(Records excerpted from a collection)
.....

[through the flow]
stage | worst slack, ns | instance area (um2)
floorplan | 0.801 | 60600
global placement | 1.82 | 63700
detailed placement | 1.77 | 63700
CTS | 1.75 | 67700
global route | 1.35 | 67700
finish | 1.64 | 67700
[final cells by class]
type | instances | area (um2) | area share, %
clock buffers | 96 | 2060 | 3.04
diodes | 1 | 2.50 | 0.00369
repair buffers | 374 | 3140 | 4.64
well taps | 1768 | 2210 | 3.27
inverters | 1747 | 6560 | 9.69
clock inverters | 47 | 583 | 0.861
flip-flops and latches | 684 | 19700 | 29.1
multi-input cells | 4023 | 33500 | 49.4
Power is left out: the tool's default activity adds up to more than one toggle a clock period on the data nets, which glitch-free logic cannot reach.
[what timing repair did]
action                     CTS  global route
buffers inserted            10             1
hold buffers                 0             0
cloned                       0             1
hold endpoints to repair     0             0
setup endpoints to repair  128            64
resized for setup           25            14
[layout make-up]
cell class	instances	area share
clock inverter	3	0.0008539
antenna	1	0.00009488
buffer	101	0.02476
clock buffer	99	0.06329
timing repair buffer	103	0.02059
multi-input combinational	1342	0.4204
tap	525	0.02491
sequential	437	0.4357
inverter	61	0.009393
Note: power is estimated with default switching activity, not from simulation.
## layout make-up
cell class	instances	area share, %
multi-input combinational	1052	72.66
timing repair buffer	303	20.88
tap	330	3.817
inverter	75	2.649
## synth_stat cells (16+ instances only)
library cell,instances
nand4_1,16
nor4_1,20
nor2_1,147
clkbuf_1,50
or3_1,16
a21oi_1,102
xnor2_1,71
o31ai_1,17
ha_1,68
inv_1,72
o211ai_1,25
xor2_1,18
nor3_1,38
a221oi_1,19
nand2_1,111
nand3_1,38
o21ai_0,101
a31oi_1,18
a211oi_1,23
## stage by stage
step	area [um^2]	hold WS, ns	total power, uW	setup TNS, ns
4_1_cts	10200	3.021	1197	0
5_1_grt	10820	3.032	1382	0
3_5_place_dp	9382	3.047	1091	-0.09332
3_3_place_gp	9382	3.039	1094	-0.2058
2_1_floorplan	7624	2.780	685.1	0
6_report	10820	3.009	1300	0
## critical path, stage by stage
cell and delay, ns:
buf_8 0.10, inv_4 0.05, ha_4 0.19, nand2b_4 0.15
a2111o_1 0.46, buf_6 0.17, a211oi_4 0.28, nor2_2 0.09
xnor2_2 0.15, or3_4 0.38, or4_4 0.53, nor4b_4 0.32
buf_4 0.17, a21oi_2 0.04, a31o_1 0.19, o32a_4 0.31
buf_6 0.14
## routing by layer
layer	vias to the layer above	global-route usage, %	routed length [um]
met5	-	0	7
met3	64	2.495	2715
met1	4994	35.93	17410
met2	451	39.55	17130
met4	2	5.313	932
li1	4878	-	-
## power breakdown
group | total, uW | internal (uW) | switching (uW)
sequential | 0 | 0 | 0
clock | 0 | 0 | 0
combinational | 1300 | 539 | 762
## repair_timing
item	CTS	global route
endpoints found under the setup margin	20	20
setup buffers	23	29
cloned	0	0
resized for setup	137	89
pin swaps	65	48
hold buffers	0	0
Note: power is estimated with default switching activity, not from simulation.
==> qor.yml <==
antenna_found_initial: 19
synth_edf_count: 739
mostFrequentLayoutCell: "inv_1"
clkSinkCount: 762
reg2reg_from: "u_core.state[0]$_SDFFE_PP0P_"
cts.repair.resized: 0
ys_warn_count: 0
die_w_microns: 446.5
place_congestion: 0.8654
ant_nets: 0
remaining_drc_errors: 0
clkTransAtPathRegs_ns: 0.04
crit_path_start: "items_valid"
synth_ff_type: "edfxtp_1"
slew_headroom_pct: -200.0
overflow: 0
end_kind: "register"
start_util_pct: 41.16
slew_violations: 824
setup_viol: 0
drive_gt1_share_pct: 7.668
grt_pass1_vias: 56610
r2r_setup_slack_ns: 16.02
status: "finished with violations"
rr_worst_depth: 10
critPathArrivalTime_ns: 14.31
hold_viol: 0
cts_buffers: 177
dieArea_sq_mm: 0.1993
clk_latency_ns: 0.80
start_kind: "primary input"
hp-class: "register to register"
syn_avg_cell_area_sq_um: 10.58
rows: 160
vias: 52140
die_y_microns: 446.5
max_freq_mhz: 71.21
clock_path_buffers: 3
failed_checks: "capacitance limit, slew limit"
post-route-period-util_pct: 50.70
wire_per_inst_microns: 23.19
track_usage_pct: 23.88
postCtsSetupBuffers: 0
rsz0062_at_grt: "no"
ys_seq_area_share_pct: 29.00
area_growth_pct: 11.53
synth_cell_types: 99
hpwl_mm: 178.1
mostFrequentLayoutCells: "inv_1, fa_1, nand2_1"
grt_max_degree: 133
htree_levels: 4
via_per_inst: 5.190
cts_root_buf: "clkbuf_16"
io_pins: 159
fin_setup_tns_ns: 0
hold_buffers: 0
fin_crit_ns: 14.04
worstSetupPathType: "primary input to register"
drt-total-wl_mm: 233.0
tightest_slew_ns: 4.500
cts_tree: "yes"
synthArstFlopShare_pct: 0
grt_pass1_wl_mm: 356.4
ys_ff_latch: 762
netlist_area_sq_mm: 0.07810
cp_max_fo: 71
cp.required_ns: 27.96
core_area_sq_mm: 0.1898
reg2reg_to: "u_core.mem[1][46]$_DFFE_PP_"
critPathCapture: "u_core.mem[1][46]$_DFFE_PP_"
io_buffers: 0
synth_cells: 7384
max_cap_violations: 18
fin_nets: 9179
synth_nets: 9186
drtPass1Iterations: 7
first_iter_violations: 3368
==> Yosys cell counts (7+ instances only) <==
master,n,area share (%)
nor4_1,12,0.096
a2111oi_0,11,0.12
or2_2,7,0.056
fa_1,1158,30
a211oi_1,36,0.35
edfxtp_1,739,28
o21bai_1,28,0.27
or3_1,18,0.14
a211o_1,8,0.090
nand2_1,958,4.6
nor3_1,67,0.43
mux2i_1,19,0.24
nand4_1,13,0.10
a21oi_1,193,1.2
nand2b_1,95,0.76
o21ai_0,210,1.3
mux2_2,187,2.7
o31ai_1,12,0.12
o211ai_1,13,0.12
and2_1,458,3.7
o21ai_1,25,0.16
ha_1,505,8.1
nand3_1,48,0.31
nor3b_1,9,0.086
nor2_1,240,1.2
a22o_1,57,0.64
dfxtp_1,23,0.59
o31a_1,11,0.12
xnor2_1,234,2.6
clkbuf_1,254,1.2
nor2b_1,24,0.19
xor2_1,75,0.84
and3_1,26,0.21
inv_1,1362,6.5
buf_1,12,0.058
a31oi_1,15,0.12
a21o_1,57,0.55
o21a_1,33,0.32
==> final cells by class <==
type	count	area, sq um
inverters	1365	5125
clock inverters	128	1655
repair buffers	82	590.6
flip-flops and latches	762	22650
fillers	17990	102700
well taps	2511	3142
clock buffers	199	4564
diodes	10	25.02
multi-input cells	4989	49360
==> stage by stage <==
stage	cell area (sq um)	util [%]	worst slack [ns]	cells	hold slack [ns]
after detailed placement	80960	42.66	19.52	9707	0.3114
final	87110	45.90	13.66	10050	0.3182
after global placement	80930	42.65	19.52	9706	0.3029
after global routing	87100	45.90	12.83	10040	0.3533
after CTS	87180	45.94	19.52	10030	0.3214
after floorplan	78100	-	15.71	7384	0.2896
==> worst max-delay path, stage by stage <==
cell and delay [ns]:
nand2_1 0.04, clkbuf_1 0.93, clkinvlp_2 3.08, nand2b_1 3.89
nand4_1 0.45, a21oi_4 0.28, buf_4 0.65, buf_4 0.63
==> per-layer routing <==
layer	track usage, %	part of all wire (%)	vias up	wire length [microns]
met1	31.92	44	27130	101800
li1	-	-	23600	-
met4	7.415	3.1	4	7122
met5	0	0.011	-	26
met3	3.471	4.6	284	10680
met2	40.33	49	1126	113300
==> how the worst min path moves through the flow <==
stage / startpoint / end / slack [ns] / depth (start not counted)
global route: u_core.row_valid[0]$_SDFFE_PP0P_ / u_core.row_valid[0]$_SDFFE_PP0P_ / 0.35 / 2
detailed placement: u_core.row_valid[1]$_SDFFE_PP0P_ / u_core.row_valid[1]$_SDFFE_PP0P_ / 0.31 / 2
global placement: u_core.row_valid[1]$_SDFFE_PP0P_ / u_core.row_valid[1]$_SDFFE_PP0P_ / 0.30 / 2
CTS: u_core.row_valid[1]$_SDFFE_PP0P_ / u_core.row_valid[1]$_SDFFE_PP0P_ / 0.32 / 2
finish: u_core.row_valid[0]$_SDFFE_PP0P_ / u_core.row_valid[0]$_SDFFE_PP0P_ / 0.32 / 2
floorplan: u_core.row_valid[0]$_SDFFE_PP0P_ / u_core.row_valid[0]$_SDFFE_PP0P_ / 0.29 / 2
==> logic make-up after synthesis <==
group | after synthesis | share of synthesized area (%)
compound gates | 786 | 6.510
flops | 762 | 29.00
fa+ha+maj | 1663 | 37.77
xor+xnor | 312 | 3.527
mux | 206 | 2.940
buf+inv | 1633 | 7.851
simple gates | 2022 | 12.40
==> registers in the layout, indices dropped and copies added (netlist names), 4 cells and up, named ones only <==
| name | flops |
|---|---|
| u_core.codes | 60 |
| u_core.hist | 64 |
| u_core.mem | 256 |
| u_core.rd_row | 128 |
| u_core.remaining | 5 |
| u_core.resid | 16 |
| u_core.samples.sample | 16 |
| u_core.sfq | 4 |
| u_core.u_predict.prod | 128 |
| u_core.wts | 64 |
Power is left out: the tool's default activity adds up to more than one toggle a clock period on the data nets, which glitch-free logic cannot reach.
===== config.mk =====
export PLATFORM = sky130hd
export DESIGN_NAME = swm_cell
export DESIGN_NICKNAME = d
export VERILOG_FILES = /design/src/sv/sliding_window_minimizer_core_defines.svh /design/src/sv/swm_pkg.sv /design/src/sv/swm_cell.sv
export SDC_FILE = /design/constraint.sdc
export NUM_CORES = 1
export LEC_CHECK = 0
export BUFFER_PORTS_ARGS = -buffer_cell sky130_fd_sc_hd__clkbuf_2
export CAP_MARGIN = 20
export CORE_AREA = 2 2 184 186
export CTS_BUF_LIST = sky130_fd_sc_hd__clkbuf_4
export CTS_CLUSTER_DIAMETER = 40
export DETAILED_ROUTE_END_ITERATION = 8
export DIE_AREA = 0 0 186 188
export GPL_ROUTABILITY_DRIVEN = 0
export REMOVE_ABC_BUFFERS = 1
export SLEW_MARGIN = 10
export SYNTH_ARGS = -nofsm -noshare
export SYNTH_HDL_FRONTEND = slang
export SYNTH_SLANG_ARGS = --single-unit

===== constraint.sdc =====
create_clock -name i_clk -period 15.55 [get_ports i_clk]
set_clock_uncertainty 0.15 [all_clocks]
set_input_delay 3.11 -clock i_clk [delete_from_list [all_inputs] [get_ports i_clk]]
set_output_delay 3.11 -clock i_clk [all_outputs]
set_load 0.05 [all_outputs]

.....

All that is wanted is a faithful reproduction of the line above with "endpoints found under", the line with "ant_nets: 0", and every line in between.

endpoints found under the setup margin	20	20
setup buffers	23	29
cloned	0	0
resized for setup	137	89
pin swaps	65	48
hold buffers	0	0
Note: power is estimated with default switching activity, not from simulation.
==> qor.yml <==
antenna_found_initial: 19
synth_edf_count: 739
mostFrequentLayoutCell: "inv_1"
clkSinkCount: 762
reg2reg_from: "u_core.state[0]$_SDFFE_PP0P_"
cts.repair.resized: 0
ys_warn_count: 0
die_w_microns: 446.5
place_congestion: 0.8654
ant_nets: 0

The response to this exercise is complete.